Vaginal estrogen safe and effective in women with genitourinary syndrome of menopause with breast cancer
Though vaginal estrogen therapy is safe and effective in women with genitourinary syndrome of menopause (GSM) alongside breast cancer, only a few women use it, according to a recent study published in the Journal of Urology.
Systemic therapies for breast cancer-selective estrogen receptor modulators (SERM), aromatase inhibitors (AI), and chemotherapies - can result in a genitourinary syndrome of menopause (previously recognized as vulvovaginal atrophy) for up to 70% of postmenopausal breast cancer survivors. While systemic estrogen therapy is often avoided in these women, vaginal estrogen can be safely used to treat GSM symptoms. Our objective is to assess the use of vaginal estrogen for women diagnosed with GSM and a personal history of breast cancer using a large US claims database.

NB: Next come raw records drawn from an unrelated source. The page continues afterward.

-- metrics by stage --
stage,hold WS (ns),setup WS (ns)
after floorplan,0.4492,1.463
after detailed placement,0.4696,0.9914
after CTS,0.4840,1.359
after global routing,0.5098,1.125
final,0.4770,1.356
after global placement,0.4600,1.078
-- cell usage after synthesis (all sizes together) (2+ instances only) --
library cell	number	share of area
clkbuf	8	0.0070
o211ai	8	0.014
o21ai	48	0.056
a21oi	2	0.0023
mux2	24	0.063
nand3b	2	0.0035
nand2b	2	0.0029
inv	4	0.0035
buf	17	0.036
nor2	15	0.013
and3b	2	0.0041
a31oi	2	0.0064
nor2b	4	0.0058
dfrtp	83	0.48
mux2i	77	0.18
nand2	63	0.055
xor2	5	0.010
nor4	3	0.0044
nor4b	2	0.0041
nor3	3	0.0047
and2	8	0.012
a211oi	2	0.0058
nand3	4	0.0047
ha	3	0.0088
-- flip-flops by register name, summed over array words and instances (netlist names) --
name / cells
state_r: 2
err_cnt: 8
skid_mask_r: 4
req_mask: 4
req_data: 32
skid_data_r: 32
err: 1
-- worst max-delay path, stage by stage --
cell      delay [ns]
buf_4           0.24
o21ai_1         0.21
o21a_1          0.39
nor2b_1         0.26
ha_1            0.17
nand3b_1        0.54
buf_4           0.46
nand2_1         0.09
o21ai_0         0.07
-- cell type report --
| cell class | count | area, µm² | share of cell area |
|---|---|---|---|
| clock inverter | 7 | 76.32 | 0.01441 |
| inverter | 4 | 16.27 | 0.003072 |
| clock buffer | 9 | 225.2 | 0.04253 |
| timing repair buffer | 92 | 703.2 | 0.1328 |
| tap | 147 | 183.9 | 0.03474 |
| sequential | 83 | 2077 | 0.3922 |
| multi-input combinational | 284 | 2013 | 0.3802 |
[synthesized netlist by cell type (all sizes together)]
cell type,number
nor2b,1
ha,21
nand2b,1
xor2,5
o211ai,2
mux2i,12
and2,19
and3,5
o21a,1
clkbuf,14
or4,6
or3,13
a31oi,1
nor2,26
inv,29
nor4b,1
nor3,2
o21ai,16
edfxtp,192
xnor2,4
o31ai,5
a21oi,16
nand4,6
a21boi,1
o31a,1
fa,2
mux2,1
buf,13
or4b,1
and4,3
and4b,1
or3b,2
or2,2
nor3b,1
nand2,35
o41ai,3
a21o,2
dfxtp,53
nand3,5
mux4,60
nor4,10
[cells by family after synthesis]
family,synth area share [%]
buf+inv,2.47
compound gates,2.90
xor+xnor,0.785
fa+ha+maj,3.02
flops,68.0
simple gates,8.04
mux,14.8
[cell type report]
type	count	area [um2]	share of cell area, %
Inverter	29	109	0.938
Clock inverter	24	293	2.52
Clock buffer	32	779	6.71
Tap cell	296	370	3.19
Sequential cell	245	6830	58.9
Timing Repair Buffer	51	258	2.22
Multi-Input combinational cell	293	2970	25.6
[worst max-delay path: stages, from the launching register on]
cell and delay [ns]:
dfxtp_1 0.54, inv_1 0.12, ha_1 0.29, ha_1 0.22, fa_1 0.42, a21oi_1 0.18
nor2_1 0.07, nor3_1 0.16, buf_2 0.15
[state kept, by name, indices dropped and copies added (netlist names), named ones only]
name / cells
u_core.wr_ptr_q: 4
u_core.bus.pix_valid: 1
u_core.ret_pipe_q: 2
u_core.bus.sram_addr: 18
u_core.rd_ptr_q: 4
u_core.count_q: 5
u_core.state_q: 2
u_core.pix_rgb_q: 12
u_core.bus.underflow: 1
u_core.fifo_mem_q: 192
## config.mk

```make
export PLATFORM = sky130hd
export DESIGN_NAME = fp_dot_acc
export DESIGN_NICKNAME = d
export VERILOG_FILES = /design/src/rtl/fp_pkg.sv /design/src/rtl/fp_add.sv /design/src/rtl/fp_mul.sv /design/src/rtl/fp_dot_acc.sv
export SDC_FILE = /design/constraint.sdc
export NUM_CORES = 2
export LEC_CHECK = 0
export ABC_AREA = 0
export BUFFER_PORTS_ARGS = -buffer_cell sky130_fd_sc_hd__buf_2
export CAP_MARGIN = 20
export CORE_ASPECT_RATIO = 1.4
export CORE_MARGIN = 4
export CORE_UTILIZATION = 60
export DETAILED_ROUTE_END_ITERATION = 12
export PLACE_DENSITY = 0.75
export SLEW_MARGIN = 20
export SYNTH_ARGS = -nofsm -noshare
export SYNTH_HDL_FRONTEND = slang
export SYNTH_SLANG_ARGS = --single-unit
export TNS_END_PERCENT = 5
```

## constraint.sdc

```tcl
create_clock -name clk -period 49.8 [get_ports clk]
set_input_delay 2.49 -clock clk [delete_from_list [all_inputs] [get_ports clk]]
set_output_delay 2.49 -clock clk [all_outputs]
set_load 0.02 [all_outputs]
```
==> src/rtl/bus_ctrl_pkg.sv <==
// Shared i8080 bus definitions: status bit positions, cycle states and the RST opcode template.
package bus_ctrl_pkg;

  localparam int unsigned ST_INTA  = 0;
  localparam int unsigned ST_WO_N  = 1;
  localparam int unsigned ST_STACK = 2;
  localparam int unsigned ST_HLTA  = 3;
  localparam int unsigned ST_OUT   = 4;
  localparam int unsigned ST_M1    = 5;
  localparam int unsigned ST_INP   = 6;
  localparam int unsigned ST_MEMR  = 7;

  localparam logic [1:0] S_IDLE = 2'd0;
  localparam logic [1:0] S_WAIT = 2'd1;
  localparam logic [1:0] S_DATA = 2'd2;

  localparam logic [1:0] RST_PREFIX   = 2'b11;
  localparam logic [2:0] RST_SUFFIX   = 3'b111;
  localparam logic [2:0] SPURIOUS_IDX = 3'd7;

  // RST n instruction byte jammed onto the bus during interrupt acknowledge.
  function automatic logic [7:0] rst_opcode(input logic [2:0] idx);
    return {RST_PREFIX, idx, RST_SUFFIX};
  endfunction

endpackage
--- src/rtl/prog_loader_if.sv ---
// Program-loader bus bundle: instruction stream in, InstROM write port out,
// and the core Start/Ack pair. The loader uses the slave view; the stream
// source / core side uses the master view.
interface prog_loader_if #(
  parameter int W = 9,
  parameter int A = 10
);
  logic         InValid;
  logic [W-1:0] InData;
  logic         InReady;
  logic         ImemWrEn;
  logic [A-1:0] ImemAddr;
  logic [W-1:0] ImemData;
  logic         CoreStart;
  logic         CoreAck;

  modport master (
    output InValid, InData, CoreAck,
    input  InReady, ImemWrEn, ImemAddr, ImemData, CoreStart
  );

  modport slave (
    input  InValid, InData, CoreAck,
    output InReady, ImemWrEn, ImemAddr, ImemData, CoreStart
  );
endinterface
===== config.mk =====
export PLATFORM = sky130hd
export DESIGN_NAME = seg_scan4_flat
export DESIGN_NICKNAME = d
export VERILOG_FILES = /design/src/rtl/seg_pkg.sv /design/src/rtl/seg_scan4_if.sv /design/src/rtl/seg_tick_gen.sv /design/src/rtl/seg_scan4.sv /design/src/flat_wrapper.sv
export SDC_FILE = /design/constraint.sdc
export NUM_CORES = 1
export LEC_CHECK = 0
export CAP_MARGIN = 10
export CORE_UTILIZATION = 40
export CTS_CLUSTER_DIAMETER = 40
export DETAILED_ROUTE_END_ITERATION = 10
export PLACE_DENSITY = 0.62
export SLEW_MARGIN = 5
export SYNTH_ARGS = -nofsm -noshare
export SYNTH_HDL_FRONTEND = slang
export SYNTH_SLANG_ARGS = --single-unit
export TNS_END_PERCENT = 10

===== constraint.sdc =====
create_clock -name clk -period 3.15 [get_ports clk]
set_clock_uncertainty 0.15 [all_clocks]
set_input_delay 0.63 -clock clk [delete_from_list [all_inputs] [get_ports clk]]
set_output_delay 0.63 -clock clk [all_outputs]
set_load 0.005 [all_outputs]

===== src/rtl/seg_pkg.sv =====
// Shared constants and the leading-zero suppression helper for the 7-segment scan block.
package seg_pkg;
  localparam int          SEG_DIGITS = 4;
  localparam logic [3:0]  AN_ALL_OFF = 4'b1111;
  localparam logic        DP_OFF     = 1'b1;

  // Bit i set means digit i and every digit above it hold zero; digit 0 is never masked.
  function automatic logic [SEG_DIGITS-1:0] lz_mask(input logic [15:0] value16);
    logic [SEG_DIGITS-1:0] m;
    logic                  zero_above;
    m          = '0;
    zero_above = 1'b1;
    for (int i = SEG_DIGITS - 1; i >= 1; i--) begin
      zero_above = zero_above && (value16[i*4 +: 4] == 4'h0);
      m[i]       = zero_above;
    end
    return m;
  endfunction
endpackage


===== src/rtl/seg_scan4_if.sv =====
// Display-side bundle: live value/controls towards the scanner, scanned digit outputs back.
interface seg_scan4_if;
  logic [15:0] value;
  logic [3:0]  dp_in;
  logic [3:0]  digit_en;
  logic        lz_suppress;
  logic [3:0]  nibble;
  logic [3:0]  an;
  logic        dp;
  logic        frame_start;

  modport master (output value, dp_in, digit_en, lz_suppress,
                  input  nibble, an, dp, frame_start);
  modport slave  (input  value, dp_in, digit_en, lz_suppress,
                  output nibble, an, dp, frame_start);
endinterface


===== src/rtl/seg_tick_gen.sv =====
// Slot prescaler: counts 0..CLK_DIV-1, flags the last cycle of each slot.
module seg_tick_gen #(
  parameter int CLK_DIV = 100000,
  localparam int TW     = (CLK_DIV > 1) ? $clog2(CLK_DIV) : 1
) (
  input  logic          clk,
  input  logic          reset,
  output logic [TW-1:0] tick_o,
  output logic          slot_end_o
);
  logic [TW-1:0] tick_q, tick_d;

  assign slot_end_o = (tick_q == TW'(CLK_DIV - 1));
  assign tick_o     = tick_q;

  always_comb begin
    tick_d = slot_end_o ? '0 : tick_q + TW'(1);
  end

  // Reset parks on the last tick so the first released edge is a frame boundary.
  always_ff @(posedge clk) begin
    if (reset) tick_q <= TW'(CLK_DIV - 1);
    else       tick_q <= tick_d;
  end
endmodule


===== src/rtl/seg_scan4.sv =====
// Four-digit multiplexed scan controller: snapshots inputs per frame, blanks anodes at slot start.
module seg_scan4
  import seg_pkg::*;
#(
  parameter int CLK_DIV      = 100000,
  parameter int BLANK_CYCLES = 16,
  localparam int TW          = (CLK_DIV > 1) ? $clog2(CLK_DIV) : 1
) (
  input  logic        clk,
  input  logic        reset,
  seg_scan4_if.slave  bus
);
  logic [TW-1:0] tick;
  logic          slot_end;

  seg_tick_gen #(.CLK_DIV(CLK_DIV)) u_tick (
    .clk        (clk),
    .reset      (reset),
    .tick_o     (tick),
    .slot_end_o (slot_end)
  );

  logic [1:0]  idx_q, idx_d;
  logic [15:0] value_q, value_d;
  logic [3:0]  dp_q, dp_d;
  logic [3:0]  en_q, en_d;
  logic        lz_q, lz_d;
  logic        fs_q, fs_d;
  logic        frame_edge;

  assign frame_edge = slot_end && (idx_q == 2'd3);

  always_comb begin
    idx_d   = slot_end ? idx_q + 2'd1 : idx_q;
    value_d = value_q;
    dp_d    = dp_q;
    en_d    = en_q;
    lz_d    = lz_q;
    fs_d    = frame_edge;
    if (frame_edge) begin
      value_d = bus.value;
      dp_d    = bus.dp_in;
      en_d    = bus.digit_en;
      lz_d    = bus.lz_suppress;
    end
  end

  always_ff @(posedge clk) begin
    if (reset) begin
      idx_q   <= 2'd3;
      value_q <= '0;
      dp_q    <= '0;
      en_q    <= '0;
      lz_q    <= 1'b0;
      fs_q    <= 1'b0;
    end else begin
      idx_q   <= idx_d;
      value_q <= value_d;
      dp_q    <= dp_d;
      en_q    <= en_d;
      lz_q    <= lz_d;
      fs_q    <= fs_d;
    end
  end

  // Output decode looks only at registered state, never at the live inputs.
  logic [SEG_DIGITS-1:0] sup_mask;
  logic                  visible;
  logic                  blanking;
  logic [3:0]            an_c;
  logic                  dp_c;

  assign sup_mask = lz_mask(value_q);
  assign visible  = en_q[idx_q] && !(lz_q && sup_mask[idx_q]);
  assign blanking = (32'(tick) < BLANK_CYCLES);

  always_comb begin
    an_c = AN_ALL_OFF;
    if (!blanking && visible) an_c[idx_q] = 1'b0;
    dp_c = (!an_c[idx_q] && dp_q[idx_q]) ? 1'b0 : DP_OFF;
  end

  assign bus.nibble      = value_q[idx_q*4 +: 4];
  assign bus.an          = an_c;
  assign bus.dp          = dp_c;
  assign bus.frame_start = fs_q;
endmodule


===== src/flat_wrapper.sv =====
// flat-port wrapper written by rule: the top's interface ports become plain ports
module seg_scan4_flat import seg_pkg::*;
#(
  parameter int CLK_DIV      = 100000,
  parameter int BLANK_CYCLES = 16,
  localparam int TW          = (CLK_DIV > 1) ? $clog2(CLK_DIV) : 1
)
  (clk, reset, bus_value, bus_dp_in, bus_digit_en, bus_lz_suppress, bus_nibble, bus_an, bus_dp, bus_frame_start);
  seg_scan4_if bus_i ();
  input  logic clk;
  input  logic reset;
  input wire logic [$bits(bus_i.value)-1:0] bus_value;
  input wire logic [$bits(bus_i.dp_in)-1:0] bus_dp_in;
  input wire logic [$bits(bus_i.digit_en)-1:0] bus_digit_en;
  input wire logic [$bits(bus_i.lz_suppress)-1:0] bus_lz_suppress;
  output wire logic [$bits(bus_i.nibble)-1:0] bus_nibble;
  output wire logic [$bits(bus_i.an)-1:0] bus_an;
  output wire logic [$bits(bus_i.dp)-1:0] bus_dp;
  output wire logic [$bits(bus_i.frame_start)-1:0] bus_frame_start;
  assign bus_i.value = bus_value;
  assign bus_i.dp_in = bus_dp_in;
  assign bus_i.digit_en = bus_digit_en;
  assign bus_i.lz_suppress = bus_lz_suppress;
  assign bus_nibble = bus_i.nibble;
  assign bus_an = bus_i.an;
  assign bus_dp = bus_i.dp;
  assign bus_frame_start = bus_i.frame_start;
  seg_scan4 #(.CLK_DIV(CLK_DIV), .BLANK_CYCLES(BLANK_CYCLES)) u_core (.clk(clk), .reset(reset), .bus(bus_i));
endmodule

==> metrics <==
Layout area overhead 27.3%; endpoints failing hold 0; antenna violations before repair 0; TritonCTS Buffers 5; Final setup violation count 0; placed inst area 0.00252 mm2; worst slew pin tran 597 ps; R2R depth 6; Clock Path Buffers 2; number of synthesis warnings 0; die footprint 0.00551 mm2; DRC 0; share of power burned in registers ~40%; Core Area just under 0.005 mm2; CTS Sinks 45; DRT Pass-1 Iters 4; H-tree Lvls 2; Layout Nets about 290; DRT Wirelength approximately 4.2 mm; Slew headroom around three fifths; Routed Antenna Nets 0; Netlist cell types 33; syn nets 247; Ports 37; Worst Hold Class flip-flop to flip-flop; CP Capture Type output port; MaxCap Viol Count 0; power density cells approximately 800 mW/mm2; DRT iter0 DRCs 81; minimum clock period 3130 ps; global-route wire length before repair 7.01 mm; Cell Rows 25; CP Buf/Inv Count 2; Tcrit/Tclk final 99.2%; switching share of power a little over a third; Starting Density 42.8%; routability cong. between 0.8 and 0.9; synthesized instance count between 200 and 250; port buffer count 36; post-DP HPWL slightly below 3 mm; die width 74.2 um; Post-CTS Hold Fix Bufs 0; Total Routing Usage GR between 10% and 20%; DR vias 1607; vias in the first global route approximately 1600; Clock Power Share 19.2%; total internal power about 0.0014 W; Critical Path RT 2370 ps; CP Class flip-flop to output port; WHS Path Cells 2; Die Span Y 74.2 um; flops & latches, synth 45; Post-Syn Area 0.00209 mm2; worst skew pair latency 290 ps; GRT overflow 0; crit path DAT 2350 ps; crit start category flip-flop; Worst path slowest cell or4_4; Worst path max stage delay between 500 and 600 ps; DR WL/cell 13.0 um; Critical Path Stages 6; root buffer cell clkbuf_8; post-synthesis sequential area ratio 43.2%; Leakage Power ~1.2 nW; CTS tree yes; NetSw 0.000750 W; CP max FO 5; Final Max Slew Viols 0; Clock transition at path regs 80 ps; RSZ-0062 raised after global routing yes; status finished, final reports clean; setup TNS 0 ps; vias per inst 5.02; combinational power share about 41%; delay-heaviest family, CP simple AND/OR/NAND/NOR gates; pin count of the biggest net entering global routing 36; worst-path cell chain or4_4, o41ai_4, buf_4, nor2_1, nand2_1, clkdlybuf4s50_1; share of layout cells above drive strength 1 approximately a tenth; VDD IR max 0.460 mV; average size of a mapped cell 9.71 um2; ANT cells 0; post-route cell area between 0.002 and 0.003 mm2; maximum clock rate ~320 MHz; Worst R2R Setup Slack 840 ps
## sequential cells by signal, summed over array words and instances, names as in the netlist
name,count
u_core.bus.frame_start,1
u_core.dp_q,4
u_core.en_q,4
u_core.idx_q,2
u_core.lz_q,1
u_core.u_tick.tick_o,17
u_core.value_q,16
## through the flow
step	std cells	total power (W)	utilization [%]	hold WS (ps)	worst slack [ps]
final	320	0.00216	54.5	337	23.8
after global placement	313	0.00173	51.7	322	277
after CTS	320	0.00217	54.0	346	1.07
after floorplan	215	0.00152	-	305	676
after global routing	320	0.00231	54.5	378	-63.1
after detailed placement	313	0.00174	51.7	326	289
## final cells by class
type,count,area [um2]
clock buffers,5,68.8
clock inverters,2,35.0
fillers,469,2220
inverters,4,15.0
multi-input cells,155,1130
flip-flops and latches,45,902
well taps,67,83.8
repair buffers,42,423
## metal layers
metal | vias up | track usage [%] | wire (um)
met1 | 746 | 21.8 | 1890
met3 | 4 | 4.47 | 187
met5 | - | 0 | 0
met2 | 37 | 27.3 | 2040
met4 | 0 | 6.29 | 45
li1 | 820 | - | -
## repair_timing
action | CTS | global route
resized for setup | 1 | 5
setup buffers | 0 | 0
hold endpoints to repair | 0 | 0
setup endpoints to repair | 2 | 5
pin swaps | 0 | 4
## cells in the final DEF (no fill, tap or decap), types with 6 or more instances in the layout
cell             count
dfxtp_1             44
nor2_1              35
clkdlybuf4s50_1     34
mux2i_1             26
nand2_1             17
nor3_1               9
xor2_1               9
o21bai_1             9
nand3_1              6
xnor2_1              6
## worst min-delay path, delay by kind of cell, from the launching register on
family / cells / cell delay, ps
mux: 1 / 60
flops: 1 / 320
simple gates: 1 / 70
## logic make-up after synthesis
family                     after synthesis  synth area share [%]
AOI/OAI and AO/OA                       18                  6.00
xor gates and xnor gates                15                  6.30
adders and majority gates                5                  3.00
buffers and inverters                   15                  3.78
DFF                                     45                  43.2
muxes                                   32                  18.4
and+or+nand+nor                         85                  19.4
## final timing paths
path                      startpoint            endpoint
min                   u_core.dp_q[1]      u_core.dp_q[1]
max reg2reg  u_core.u_tick.tick_o[0]  u_core.value_q[12]
min reg2reg           u_core.dp_q[1]      u_core.dp_q[1]
max          u_core.u_tick.tick_o[9]           bus_an[2]
## power by group through the flow
stage	Combinational, W	Clock, W	Sequential [W]
floorplan	0.000694	0	0.000830
global placement	0.000862	0	0.000871
detailed placement	0.000868	0	0.000871
CTS	0.000881	0.000427	0.000860
global route	0.000969	0.000445	0.000892
finish	0.000877	0.000415	0.000865
## cells in the mapped netlist (all sizes together)
cell type | instances | area, um2
mux2i | 26 | 260
nor2 | 35 | 131
nor3 | 10 | 55.1
o21bai | 9 | 67.6
o21ai | 2 | 10.0
o41ai | 1 | 8.76
or4 | 2 | 18.8
nand3 | 6 | 30.0
o22ai | 1 | 6.26
clkbuf | 7 | 26.3
and4 | 2 | 17.5
buf | 4 | 37.5
xnor2 | 6 | 52.6
inv | 4 | 15.0
or2 | 1 | 6.26
ha | 5 | 62.6
mux4 | 5 | 113
dfxtp | 45 | 901
a211o | 1 | 8.76
nand2b | 2 | 12.5
xor2 | 9 | 78.8
mux2 | 1 | 11.3
a31oi | 1 | 6.26
nand4 | 4 | 25.0
nand2 | 17 | 63.8
a211oi | 1 | 7.51
nor2b | 1 | 6.26
a21oi | 2 | 10.0
nor4 | 5 | 37.5
(Power assumes the default switching activity.)
==> src/rtl/center_light.sv <==
// rtl/center_light.sv - one tug-of-war playfield light; lit position marks the rope centre.
// Optional CENTER_LIGHT_SYNC_EN adds 2-flop synchronizers and rising-edge detectors on L and R.
module center_light #(
   parameter logic IS_CENTER = 1'b1
) (
   input  logic clk,
   input  logic reset,
   input  logic L,
   input  logic R,
   input  logic NL,
   input  logic NR,
   output logic lightOn
);

   typedef enum logic {
      OFF = 1'b0,
      ON  = 1'b1
   } state_t;

   localparam state_t RST_STATE = IS_CENTER ? ON : OFF;

   state_t state;
   logic   l_press;
   logic   r_press;
   logic   pull_in;
   logic   push_out;

`ifdef CENTER_LIGHT_SYNC_EN
   logic l_s1, l_s2, l_s3;
   logic r_s1, r_s2, r_s3;

   // s1/s2 synchronize, s3 remembers the previous level so a held button yields one press
   always_ff @(posedge clk or negedge reset) begin
      if (!reset) begin
         l_s1 <= 1'b0;
         l_s2 <= 1'b0;
         l_s3 <= 1'b0;
         r_s1 <= 1'b0;
         r_s2 <= 1'b0;
         r_s3 <= 1'b0;
      end else begin
         l_s1 <= L;
         l_s2 <= l_s1;
         l_s3 <= l_s2;
         r_s1 <= R;
         r_s2 <= r_s1;
         r_s3 <= r_s2;
      end
   end

   assign l_press = l_s2 & ~l_s3;
   assign r_press = r_s2 & ~r_s3;
`else
   assign l_press = L;
   assign r_press = R;
`endif

   // A right press drags the light in from the left neighbour, a left press from the right one
   assign pull_in  = (NL & r_press & ~l_press) | (NR & l_press & ~r_press);
   assign push_out = l_press ^ r_press;

   always_ff @(posedge clk or negedge reset) begin
      if (!reset) begin
         state   <= RST_STATE;
         lightOn <= (RST_STATE == ON);
      end else begin
         case (state)
            OFF: begin
               if (pull_in) begin
                  state   <= ON;
                  lightOn <= 1'b1;
               end
            end
            ON: begin
               if (push_out) begin
                  state   <= OFF;
                  lightOn <= 1'b0;
               end
            end
            default: begin
               state   <= RST_STATE;
               lightOn <= (RST_STATE == ON);
            end
         endcase
      end
   end

endmodule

The TriNetX Diamond network database was queried: a US health research network of 190 million patients, encompassing healthcare encounters and prescriptions between 2009-2021. Females diagnosed with postmenopausal atrophic vaginitis or atrophy of the vulva (ICD-10 N95.2, N90.5) were included. Of these, women with breast cancer (C50 or Z86.000) were included if the diagnosis was at least 1 month before VVA diagnosis. Estrogen receptor status was collected when available (ICD-10 Z17.0, Z17.1). Prescriptions for treatment of GSM were included if prescribed on the day of VVA diagnosis up to 1 year after index diagnosis. Incidence of vaginal estrogen use in patients with a history of breast cancer was determined for 2013-2015, 2016-2018, and 2019 to the present.